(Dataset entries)
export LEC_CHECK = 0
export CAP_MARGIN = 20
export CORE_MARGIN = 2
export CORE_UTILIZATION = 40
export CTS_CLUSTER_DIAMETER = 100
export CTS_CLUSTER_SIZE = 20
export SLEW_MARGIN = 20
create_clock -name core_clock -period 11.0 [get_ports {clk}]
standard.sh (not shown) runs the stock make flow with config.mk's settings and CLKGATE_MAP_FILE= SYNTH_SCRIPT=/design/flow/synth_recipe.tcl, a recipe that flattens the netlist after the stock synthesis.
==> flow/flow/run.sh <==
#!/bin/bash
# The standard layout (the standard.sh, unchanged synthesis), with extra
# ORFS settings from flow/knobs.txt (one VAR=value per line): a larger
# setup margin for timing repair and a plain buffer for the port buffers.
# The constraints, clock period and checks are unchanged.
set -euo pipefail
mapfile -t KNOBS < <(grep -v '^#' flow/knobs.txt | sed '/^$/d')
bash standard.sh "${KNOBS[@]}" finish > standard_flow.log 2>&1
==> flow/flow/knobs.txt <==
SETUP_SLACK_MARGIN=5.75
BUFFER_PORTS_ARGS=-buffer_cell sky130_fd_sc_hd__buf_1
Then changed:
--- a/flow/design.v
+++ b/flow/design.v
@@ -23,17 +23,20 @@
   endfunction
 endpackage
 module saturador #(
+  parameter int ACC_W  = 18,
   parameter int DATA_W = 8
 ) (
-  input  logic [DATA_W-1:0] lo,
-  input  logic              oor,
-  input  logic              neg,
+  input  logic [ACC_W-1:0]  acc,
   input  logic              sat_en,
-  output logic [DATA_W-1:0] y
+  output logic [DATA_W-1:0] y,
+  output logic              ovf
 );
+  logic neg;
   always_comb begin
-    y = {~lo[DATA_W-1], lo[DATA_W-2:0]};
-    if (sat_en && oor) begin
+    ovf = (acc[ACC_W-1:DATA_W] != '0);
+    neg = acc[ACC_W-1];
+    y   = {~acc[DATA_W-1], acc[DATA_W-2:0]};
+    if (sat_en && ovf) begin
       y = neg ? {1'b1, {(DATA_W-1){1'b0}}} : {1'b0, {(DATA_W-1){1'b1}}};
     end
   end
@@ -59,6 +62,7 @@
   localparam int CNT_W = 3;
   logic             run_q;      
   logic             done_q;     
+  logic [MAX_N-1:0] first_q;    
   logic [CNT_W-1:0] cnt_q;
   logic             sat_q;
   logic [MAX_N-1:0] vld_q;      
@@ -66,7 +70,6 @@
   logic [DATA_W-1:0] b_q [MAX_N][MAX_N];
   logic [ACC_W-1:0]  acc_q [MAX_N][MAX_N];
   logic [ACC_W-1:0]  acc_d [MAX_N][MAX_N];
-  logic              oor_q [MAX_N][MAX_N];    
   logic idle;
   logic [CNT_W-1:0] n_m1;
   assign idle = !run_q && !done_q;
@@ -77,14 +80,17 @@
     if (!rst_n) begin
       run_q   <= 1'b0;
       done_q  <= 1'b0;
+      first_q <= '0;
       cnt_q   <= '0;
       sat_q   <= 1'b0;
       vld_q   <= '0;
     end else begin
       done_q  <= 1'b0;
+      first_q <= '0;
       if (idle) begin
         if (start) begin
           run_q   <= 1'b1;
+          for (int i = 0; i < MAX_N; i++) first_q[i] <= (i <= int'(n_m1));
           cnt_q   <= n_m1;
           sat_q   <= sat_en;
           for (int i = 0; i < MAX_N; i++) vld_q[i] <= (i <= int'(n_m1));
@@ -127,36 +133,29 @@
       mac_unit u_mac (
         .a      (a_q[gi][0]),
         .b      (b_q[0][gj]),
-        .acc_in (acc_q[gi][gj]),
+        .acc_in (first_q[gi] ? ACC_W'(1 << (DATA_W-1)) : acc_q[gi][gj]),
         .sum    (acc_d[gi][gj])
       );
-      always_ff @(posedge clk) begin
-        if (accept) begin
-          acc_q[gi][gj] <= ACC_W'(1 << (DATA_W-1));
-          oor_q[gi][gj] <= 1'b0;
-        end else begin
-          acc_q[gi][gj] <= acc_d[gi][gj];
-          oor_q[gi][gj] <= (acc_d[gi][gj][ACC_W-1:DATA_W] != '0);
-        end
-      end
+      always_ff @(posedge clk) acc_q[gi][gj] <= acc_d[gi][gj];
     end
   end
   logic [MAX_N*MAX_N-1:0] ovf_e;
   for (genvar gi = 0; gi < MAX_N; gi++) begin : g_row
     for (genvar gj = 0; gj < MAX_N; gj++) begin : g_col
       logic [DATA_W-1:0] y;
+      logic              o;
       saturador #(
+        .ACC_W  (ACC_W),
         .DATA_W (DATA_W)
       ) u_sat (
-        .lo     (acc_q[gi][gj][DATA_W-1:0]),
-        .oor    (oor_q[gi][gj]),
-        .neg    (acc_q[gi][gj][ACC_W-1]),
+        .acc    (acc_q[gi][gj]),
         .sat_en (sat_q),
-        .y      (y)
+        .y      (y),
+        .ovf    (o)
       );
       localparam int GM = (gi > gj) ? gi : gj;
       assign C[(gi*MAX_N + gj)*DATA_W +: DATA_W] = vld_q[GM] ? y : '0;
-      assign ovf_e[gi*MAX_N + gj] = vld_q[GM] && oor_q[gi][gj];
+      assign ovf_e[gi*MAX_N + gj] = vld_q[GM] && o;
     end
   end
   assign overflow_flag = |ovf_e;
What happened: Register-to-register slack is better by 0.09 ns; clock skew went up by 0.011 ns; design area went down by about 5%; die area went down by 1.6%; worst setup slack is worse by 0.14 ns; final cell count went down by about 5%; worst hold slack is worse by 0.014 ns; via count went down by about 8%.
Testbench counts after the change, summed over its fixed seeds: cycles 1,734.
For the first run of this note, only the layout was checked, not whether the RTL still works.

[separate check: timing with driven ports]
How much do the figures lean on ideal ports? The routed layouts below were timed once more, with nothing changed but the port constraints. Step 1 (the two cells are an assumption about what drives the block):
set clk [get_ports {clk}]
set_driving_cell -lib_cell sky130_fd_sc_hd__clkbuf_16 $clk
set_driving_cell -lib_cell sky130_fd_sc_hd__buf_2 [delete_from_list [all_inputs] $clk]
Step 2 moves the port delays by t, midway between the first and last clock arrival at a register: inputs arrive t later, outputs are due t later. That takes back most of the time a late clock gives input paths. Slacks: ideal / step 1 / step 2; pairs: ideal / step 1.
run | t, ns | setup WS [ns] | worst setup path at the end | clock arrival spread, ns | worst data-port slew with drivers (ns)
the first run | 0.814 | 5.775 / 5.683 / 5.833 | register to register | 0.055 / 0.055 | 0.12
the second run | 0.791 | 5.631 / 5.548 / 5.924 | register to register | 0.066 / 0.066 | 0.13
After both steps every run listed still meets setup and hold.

▸ **EXERCISE DIRECTIONS**: All records are to be written out exactly.

▸ **SOLUTION**:
export LEC_CHECK = 0
export CAP_MARGIN = 20
export CORE_MARGIN = 2
export CORE_UTILIZATION = 40
export CTS_CLUSTER_DIAMETER = 100
export CTS_CLUSTER_SIZE = 20
export SLEW_MARGIN = 20
create_clock -name core_clock -period 11.0 [get_ports {clk}]
standard.sh (not shown) runs the stock make flow with config.mk's settings and CLKGATE_MAP_FILE= SYNTH_SCRIPT=/design/flow/synth_recipe.tcl, a recipe that flattens the netlist after the stock synthesis.
==> flow/flow/run.sh <==
#!/bin/bash
# The standard layout (the standard.sh, unchanged synthesis), with extra
# ORFS settings from flow/knobs.txt (one VAR=value per line): a larger
# setup margin for timing repair and a plain buffer for the port buffers.
# The constraints, clock period and checks are unchanged.
set -euo pipefail
mapfile -t KNOBS < <(grep -v '^#' flow/knobs.txt | sed '/^$/d')
bash standard.sh "${KNOBS[@]}" finish > standard_flow.log 2>&1
==> flow/flow/knobs.txt <==
SETUP_SLACK_MARGIN=5.75
BUFFER_PORTS_ARGS=-buffer_cell sky130_fd_sc_hd__buf_1
Then changed:
--- a/flow/design.v
+++ b/flow/design.v
@@ -23,17 +23,20 @@
   endfunction
 endpackage
 module saturador #(
+  parameter int ACC_W  = 18,
   parameter int DATA_W = 8
 ) (
-  input  logic [DATA_W-1:0] lo,
-  input  logic              oor,
-  input  logic              neg,
+  input  logic [ACC_W-1:0]  acc,
   input  logic              sat_en,
-  output logic [DATA_W-1:0] y
+  output logic [DATA_W-1:0] y,
+  output logic              ovf
 );
+  logic neg;
   always_comb begin
-    y = {~lo[DATA_W-1], lo[DATA_W-2:0]};
-    if (sat_en && oor) begin
+    ovf = (acc[ACC_W-1:DATA_W] != '0);
+    neg = acc[ACC_W-1];
+    y   = {~acc[DATA_W-1], acc[DATA_W-2:0]};
+    if (sat_en && ovf) begin
       y = neg ? {1'b1, {(DATA_W-1){1'b0}}} : {1'b0, {(DATA_W-1){1'b1}}};
     end
   end
@@ -59,6 +62,7 @@
   localparam int CNT_W = 3;
   logic             run_q;      
   logic             done_q;     
+  logic [MAX_N-1:0] first_q;    
   logic [CNT_W-1:0] cnt_q;
   logic             sat_q;
   logic [MAX_N-1:0] vld_q;      
@@ -66,7 +70,6 @@
   logic [DATA_W-1:0] b_q [MAX_N][MAX_N];
   logic [ACC_W-1:0]  acc_q [MAX_N][MAX_N];
   logic [ACC_W-1:0]  acc_d [MAX_N][MAX_N];
-  logic              oor_q [MAX_N][MAX_N];    
   logic idle;
   logic [CNT_W-1:0] n_m1;
   assign idle = !run_q && !done_q;
@@ -77,14 +80,17 @@
     if (!rst_n) begin
       run_q   <= 1'b0;
       done_q  <= 1'b0;
+      first_q <= '0;
       cnt_q   <= '0;
       sat_q   <= 1'b0;
       vld_q   <= '0;
     end else begin
       done_q  <= 1'b0;
+      first_q <= '0;
       if (idle) begin
         if (start) begin
           run_q   <= 1'b1;
+          for (int i = 0; i < MAX_N; i++) first_q[i] <= (i <= int'(n_m1));
           cnt_q   <= n_m1;
           sat_q   <= sat_en;
           for (int i = 0; i < MAX_N; i++) vld_q[i] <= (i <= int'(n_m1));
@@ -127,36 +133,29 @@
       mac_unit u_mac (
         .a      (a_q[gi][0]),
         .b      (b_q[0][gj]),
-        .acc_in (acc_q[gi][gj]),
+        .acc_in (first_q[gi] ? ACC_W'(1 << (DATA_W-1)) : acc_q[gi][gj]),
         .sum    (acc_d[gi][gj])
       );
-      always_ff @(posedge clk) begin
-        if (accept) begin
-          acc_q[gi][gj] <= ACC_W'(1 << (DATA_W-1));
-          oor_q[gi][gj] <= 1'b0;
-        end else begin
-          acc_q[gi][gj] <= acc_d[gi][gj];
-          oor_q[gi][gj] <= (acc_d[gi][gj][ACC_W-1:DATA_W] != '0);
-        end
-      end
+      always_ff @(posedge clk) acc_q[gi][gj] <= acc_d[gi][gj];
     end
   end
   logic [MAX_N*MAX_N-1:0] ovf_e;
   for (genvar gi = 0; gi < MAX_N; gi++) begin : g_row
     for (genvar gj = 0; gj < MAX_N; gj++) begin : g_col
       logic [DATA_W-1:0] y;
+      logic              o;
       saturador #(
+        .ACC_W  (ACC_W),
         .DATA_W (DATA_W)
       ) u_sat (
-        .lo     (acc_q[gi][gj][DATA_W-1:0]),
-        .oor    (oor_q[gi][gj]),
-        .neg    (acc_q[gi][gj][ACC_W-1]),
+        .acc    (acc_q[gi][gj]),
         .sat_en (sat_q),
-        .y      (y)
+        .y      (y),
+        .ovf    (o)
       );
       localparam int GM = (gi > gj) ? gi : gj;
       assign C[(gi*MAX_N + gj)*DATA_W +: DATA_W] = vld_q[GM] ? y : '0;
-      assign ovf_e[gi*MAX_N + gj] = vld_q[GM] && oor_q[gi][gj];
+      assign ovf_e[gi*MAX_N + gj] = vld_q[GM] && o;
     end
   end
   assign overflow_flag = |ovf_e;
What happened: Register-to-register slack is better by 0.09 ns; clock skew went up by 0.011 ns; design area went down by about 5%; die area went down by 1.6%; worst setup slack is worse by 0.14 ns; final cell count went down by about 5%; worst hold slack is worse by 0.014 ns; via count went down by about 8%.
Testbench counts after the change, summed over its fixed seeds: cycles 1,734.
For the first run of this note, only the layout was checked, not whether the RTL still works.

[separate check: timing with driven ports]
How much do the figures lean on ideal ports? The routed layouts below were timed once more, with nothing changed but the port constraints. Step 1 (the two cells are an assumption about what drives the block):
set clk [get_ports {clk}]
set_driving_cell -lib_cell sky130_fd_sc_hd__clkbuf_16 $clk
set_driving_cell -lib_cell sky130_fd_sc_hd__buf_2 [delete_from_list [all_inputs] $clk]
Step 2 moves the port delays by t, midway between the first and last clock arrival at a register: inputs arrive t later, outputs are due t later. That takes back most of the time a late clock gives input paths. Slacks: ideal / step 1 / step 2; pairs: ideal / step 1.
run | t, ns | setup WS [ns] | worst setup path at the end | clock arrival spread, ns | worst data-port slew with drivers (ns)
the first run | 0.814 | 5.775 / 5.683 / 5.833 | register to register | 0.055 / 0.055 | 0.12
the second run | 0.791 | 5.631 / 5.548 / 5.924 | register to register | 0.066 / 0.066 | 0.13
After both steps every run listed still meets setup and hold.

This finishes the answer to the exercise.